A jury inquest found her "treatment and trauma" throughout her dealings with mental health services, which included a stay at "chaotic and unsafe" West Lane Hopsital in Middlesbrough, were "contributing factors to her death".
TEWV said it was "deeply sorry" for the failures.
The inquest had heard Emily began experiencing severe mental health problems when she was 15 in 2017, culminating in her being sectioned and diagnosed with emerging emotionally unstable personality disorder (EUPD) two years later.
How failures in girl's care contributed to her death
She spent the final 11 months of her life in three hospitals, starting with a traumatic four months at TEWV's West Lane Hospital in Middlesbrough in March 2019.
Emily complained of being treated "like dirt" with staff swearing at her, mocking her and standing by while she self-harmed, while her father David said the hospital was a chaotic "hell-hole".
He told the BBC it was "hard to hear" how his daughter was treated, saying staff had been "absolutely cruel" to her.
"To be mocked and called names when she is in such a crisis is shocking, absolutely shocking."
David, who attended every day of the three-week long inquest with his wife Susan and relatives and friends of Emily, said the process had been "tough".
"We know what had gone on but to hear certain things from members of staff which we didn't know was very surprising," he said.
Revelations included hearing West Lane bosses saying they were "amazed" the hospital was rated good by the Care Quality Commission (CQC) in the summer of 2018, a year before it returned to shut it down as unsafe.
"For them to be amazed at having a good rating just doesn't sit well," David said.
He said he also was "very angry" after hearing staff had repeatedly raised concerns with directors about the hospital but the problems were not rectified.
The patients were "kids" who were "struggling at the hardest and lowest points of their lives" but the way they were treated was "inhumane", David said.
Another West Lane patient told the BBC she would "never get over" the things she saw and heard at the hospital.
"And I'll never be able to accept them," she added.
The inquest heard Emily made improvements when she was moved from West Lane to Ferndene in Prudhoe, run by Cumbria, Northumberland, Tyne and Wear NHS Foundation Trust (CNTW).
In her seven months there she was building "good relationships" with nurses and "got on well", David said.
"Most importantly she had structure to her day.
"She was enjoying it."
But when she turned 18 in February 2020 she had to be moved to an adult ward, and due to where she lived that meant a return to TEWV's care.
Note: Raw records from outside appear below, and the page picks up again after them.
[config.mk]
export PLATFORM = sky130hd
export DESIGN_NAME = coord_project_pipe_flat
export DESIGN_NICKNAME = d
export VERILOG_FILES = /design/src/rtl/coord_project_pipe_if.sv /design/src/rtl/coord_project_pipe.sv /design/src/flat_wrapper.sv
export SDC_FILE = /design/constraint.sdc
export NUM_CORES = 2
export LEC_CHECK = 0
export ABC_CLOCK_PERIOD_IN_PS = 19400
export CORE_MARGIN = 8
export CORE_UTILIZATION = 60
export DETAILED_ROUTE_END_ITERATION = 8
export HOLD_SLACK_MARGIN = 0.06
export PLACE_DENSITY_LB_ADDON = 0.3
export SLEW_MARGIN = 20
export SYNTH_ARGS = -nofsm -noshare
export SYNTH_HDL_FRONTEND = slang
export SYNTH_SLANG_ARGS = --single-unit
[constraint.sdc]
create_clock -name clk -period 19.4 [get_ports clk]
set_input_delay 3.88 -clock clk [delete_from_list [all_inputs] [get_ports clk]]
set_output_delay 3.88 -clock clk [all_outputs]
set_load 0.02 [all_outputs]
[src/rtl/coord_project_pipe_if.sv]
// Handshake and configuration bundle for coord_project_pipe.
// The master side feeds samples, writes intrinsics and accepts results.
// The slave side is the projection block.
interface coord_project_pipe_if #(
    parameter int IN_W  = 32,
    parameter int Z_W   = 16,
    parameter int K_W   = 10,
    parameter int OUT_W = 16
) ();
    logic                    cfg_we;
    logic [1:0]              cfg_addr;
    logic [K_W-1:0]          cfg_wdata;

    logic                    in_valid;
    logic                    in_ready;
    logic signed [IN_W-1:0]  x;
    logic signed [IN_W-1:0]  y;
    logic signed [Z_W-1:0]   z;

    logic                    out_valid;
    logic                    out_ready;
    logic [OUT_W-1:0]        u;
    logic [OUT_W-1:0]        v;
    logic                    out_zinv;
    logic                    out_clip;

    modport master (
        output cfg_we, cfg_addr, cfg_wdata,
        output in_valid, x, y, z,
        output out_ready,
        input  in_ready, out_valid, u, v, out_zinv, out_clip
    );

    modport slave (
        input  cfg_we, cfg_addr, cfg_wdata,
        input  in_valid, x, y, z,
        input  out_ready,
        output in_ready, out_valid, u, v, out_zinv, out_clip
    );
endinterface

[src/rtl/coord_project_pipe.sv]
// Pinhole projection of a camera-frame point (x,y,z) to pixel (u,v).
// One sample in flight: multiply by intrinsics, divide by z with a pair of
// bit-serial restoring dividers, scale to display resolution, clip to image.
module coord_project_pipe #(
    parameter int IN_W      = 32,
    parameter int Z_W       = 16,
    parameter int K_W       = 10,
    parameter int OUT_W     = 16,
    parameter int IMG_W     = 640,
    parameter int IMG_H     = 480,
    parameter int SCALE_NUM = 337,
    parameter int SCALE_SH  = 8
) (
    input  logic                clk,
    input  logic                rst,
    coord_project_pipe_if.slave bus
);
    // Quotient magnitude width, signed numerator width, scaled-product width.
    localparam int NW  = IN_W + K_W + 1;
    localparam int PW  = NW + 1;
    localparam int SNW = $clog2(SCALE_NUM + 1) + 1;
    localparam int SW  = PW + SNW;
    localparam int CW  = $clog2(NW);

    localparam logic [K_W-1:0]       FX_DEF = K_W'(437);
    localparam logic [K_W-1:0]       FY_DEF = K_W'(330);
    localparam logic [K_W-1:0]       CX_DEF = K_W'(242);
    localparam logic [K_W-1:0]       CY_DEF = K_W'(145);
    localparam logic signed [SW-1:0] U_MAX  = SW'(IMG_W - 1);
    localparam logic signed [SW-1:0] V_MAX  = SW'(IMG_H - 1);
    localparam logic signed [SW-1:0] SCALE  = SW'(SCALE_NUM);
    localparam logic [CW-1:0]        LAST   = CW'(NW - 1);

    typedef enum logic [2:0] {
        S_IDLE,
        S_MUL,
        S_DIV,
        S_POST,
        S_OUT
    } state_t;

    state_t state, state_n;

    // Runtime intrinsics and their per-sample snapshot.
    logic [K_W-1:0] fx, fy, cx, cy;
    logic [K_W-1:0] fx_s, fy_s, cx_s, cy_s;

    logic signed [IN_W-1:0] x_r, y_r;
    logic signed [Z_W-1:0]  z_r;
    logic                   z_le0;

    // Divider state: num holds the dividend and fills with quotient bits.
    logic [NW-1:0]  num_u, num_v;
    logic [Z_W-2:0] rem_u, rem_v;
    logic [Z_W-2:0] dvs;
    logic           neg_u, neg_v;
    logic [CW-1:0]  cnt;

    logic                 post_ph;
    logic                 zinv_r;
    logic signed [SW-1:0] su, sv;

    logic [OUT_W-1:0] u_r, v_r;
    logic             zinv_o, clip_o;

    // Combinational datapath nets.
    logic signed [PW-1:0] nu, nv;
    logic [NW-1:0]        nu_abs, nv_abs;
    logic [Z_W-1:0]       ru_sh, rv_sh;
    logic                 ge_u, ge_v;
    logic [Z_W-2:0]       rem_un, rem_vn;
    logic signed [PW-1:0] qu, qv;
    logic signed [SW-1:0] su_n, sv_n;
    logic [OUT_W-1:0]     u_n, v_n;
    logic                 cu, cv;

    assign z_le0 = z_r[Z_W-1] || (z_r == '0);

    // Projected numerators from the snapshotted intrinsics, plus magnitudes.
    always_comb begin
        nu = $signed({{(PW-K_W){1'b0}}, fx_s}) * $signed({{(PW-IN_W){x_r[IN_W-1]}}, x_r})
           + $signed({{(PW-K_W){1'b0}}, cx_s}) * $signed({{(PW-Z_W){z_r[Z_W-1]}}, z_r});
        nv = $signed({{(PW-K_W){1'b0}}, fy_s}) * $signed({{(PW-IN_W){y_r[IN_W-1]}}, y_r})
           + $signed({{(PW-K_W){1'b0}}, cy_s}) * $signed({{(PW-Z_W){z_r[Z_W-1]}}, z_r});
        nu_abs = nu[PW-1] ? (~nu[NW-1:0] + 1'b1) : nu[NW-1:0];
        nv_abs = nv[PW-1] ? (~nv[NW-1:0] + 1'b1) : nv[NW-1:0];
    end

    // One restoring-division step for each of the two dividers.
    // The remainder stays below the divisor, so the low bits of the
    // difference are exact and the top bit is only needed for the compare.
    always_comb begin
        ru_sh  = {rem_u, num_u[NW-1]};
        rv_sh  = {rem_v, num_v[NW-1]};
        ge_u   = (ru_sh >= {1'b0, dvs});
        ge_v   = (rv_sh >= {1'b0, dvs});
        rem_un = ge_u ? (ru_sh[Z_W-2:0] - dvs) : ru_sh[Z_W-2:0];
        rem_vn = ge_v ? (rv_sh[Z_W-2:0] - dvs) : rv_sh[Z_W-2:0];
    end

    // Signed quotients and fixed-point scale (arithmetic shift floors).
    always_comb begin
        qu   = neg_u ? -$signed({1'b0, num_u}) : $signed({1'b0, num_u});
        qv   = neg_v ? -$signed({1'b0, num_v}) : $signed({1'b0, num_v});
        su_n = (SW'(qu) * SCALE) >>> SCALE_SH;
        sv_n = (SW'(qv) * SCALE) >>> SCALE_SH;
    end

    // Clamp scaled coordinates to the image and flag any saturation.
    always_comb begin
        u_n = su[OUT_W-1:0];
        cu  = 1'b0;
        if (su[SW-1]) begin
            u_n = '0;
            cu  = 1'b1;
        end else if (su > U_MAX) begin
            u_n = OUT_W'(IMG_W - 1);
            cu  = 1'b1;
        end
        v_n = sv[OUT_W-1:0];
        cv  = 1'b0;
        if (sv[SW-1]) begin
            v_n = '0;
            cv  = 1'b1;
        end else if (sv > V_MAX) begin
            v_n = OUT_W'(IMG_H - 1);
            cv  = 1'b1;
        end
    end

    // State register.
    always_ff @(posedge clk or posedge rst) begin
        if (rst) begin
            state <= S_IDLE;
        end else begin
            state <= state_n;
        end
    end

    // Next-state sequencing; POST spends two cycles (scale, then clamp).
    always_comb begin
        state_n = state;
        case (state)
            S_IDLE: if (bus.in_valid) state_n = S_MUL;
            S_MUL:  state_n = z_le0 ? S_POST : S_DIV;
            S_DIV:  if (cnt == LAST) state_n = S_POST;
            S_POST: if (post_ph) state_n = S_OUT;
            S_OUT:  if (bus.out_ready) state_n = S_IDLE;
            default: state_n = S_IDLE;
        endcase
    end

    // Intrinsic registers and the per-sample datapath.
    always_ff @(posedge clk or posedge rst) begin
        if (rst) begin
            fx      <= FX_DEF;
            fy      <= FY_DEF;
            cx      <= CX_DEF;
            cy      <= CY_DEF;
            fx_s    <= '0;
            fy_s    <= '0;
            cx_s    <= '0;
            cy_s    <= '0;
            x_r     <= '0;
            y_r     <= '0;
            z_r     <= '0;
            num_u   <= '0;
            num_v   <= '0;
            rem_u   <= '0;
            rem_v   <= '0;
            dvs     <= '0;
            neg_u   <= 1'b0;
            neg_v   <= 1'b0;
            cnt     <= '0;
            post_ph <= 1'b0;
            zinv_r  <= 1'b0;
            su      <= '0;
            sv      <= '0;
            u_r     <= '0;
            v_r     <= '0;
            zinv_o  <= 1'b0;
            clip_o  <= 1'b0;
        end else begin
            if (bus.cfg_we) begin
                case (bus.cfg_addr)
                    2'd0:    fx <= bus.cfg_wdata;
                    2'd1:    fy <= bus.cfg_wdata;
                    2'd2:    cx <= bus.cfg_wdata;
                    default: cy <= bus.cfg_wdata;
                endcase
            end
            case (state)
                S_IDLE: begin
                    if (bus.in_valid) begin
                        x_r  <= bus.x;
                        y_r  <= bus.y;
                        z_r  <= bus.z;
                        fx_s <= fx;
                        fy_s <= fy;
                        cx_s <= cx;
                        cy_s <= cy;
                    end
                end
                S_MUL: begin
                    num_u  <= nu_abs;
                    num_v  <= nv_abs;
                    neg_u  <= nu[PW-1];
                    neg_v  <= nv[PW-1];
                    rem_u  <= '0;
                    rem_v  <= '0;
                    dvs    <= z_r[Z_W-2:0];
                    cnt    <= '0;
                    zinv_r <= z_le0;
                end
                S_DIV: begin
                    num_u <= {num_u[NW-2:0], ge_u};
                    num_v <= {num_v[NW-2:0], ge_v};
                    rem_u <= rem_un;
                    rem_v <= rem_vn;
                    cnt   <= cnt + 1'b1;
                end
                S_POST: begin
                    post_ph <= ~post_ph;
                    if (!post_ph) begin
                        su <= zinv_r ? '0 : su_n;
                        sv <= zinv_r ? '0 : sv_n;
                    end else begin
                        u_r    <= u_n;
                        v_r    <= v_n;
                        clip_o <= zinv_r ? 1'b0 : (cu | cv);
                        zinv_o <= zinv_r;
                    end
                end
                default: ;
            endcase
        end
    end

    assign bus.in_ready  = (state == S_IDLE);
    assign bus.out_valid = (state == S_OUT);
    assign bus.u         = u_r;
    assign bus.v         = v_r;
    assign bus.out_zinv  = zinv_o;
    assign bus.out_clip  = clip_o;
endmodule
"We didn't want that, she didn't want that, even the nurses at Ferndene didn't want that because she was doing well," David said.
"But it had to happen, it did happen, it was just downhill from there."
He said experts had since said the transition from child to adult hospitals should be done more gradually with a bigger grace period, rather than an immediate move upon turning 18.
Solicitor Alistair Smith, who has been representing Emily's family, said the national policy of moving people immediately upon turning 18 was "crackers" and "shouldn't happen".
"Emily may have been numerically 18 but she wasn't emotionally," he said.
Emily moved into Lanchester Road Hospital on 6 February, two days after her birthday.
Seven days later, on 13 February, she fatally injured herself.
David had called her ward that morning to say he was concerned about his daughter after she posted an emotional tribute on Facebook to a friend who had died at West Lane.
"I was told 'don't worry we'll keep an eye on her', again it just didn't happen," David said.
"They found Emily roughly two to three hours later.
"Shocking, absolutely shocking."
Emily was declared dead two days later, having never regained consciousness.
"Her last day of life she was failed," her father said.
"She was failed from the first step of going into TEWV to the last day of being in TEWV."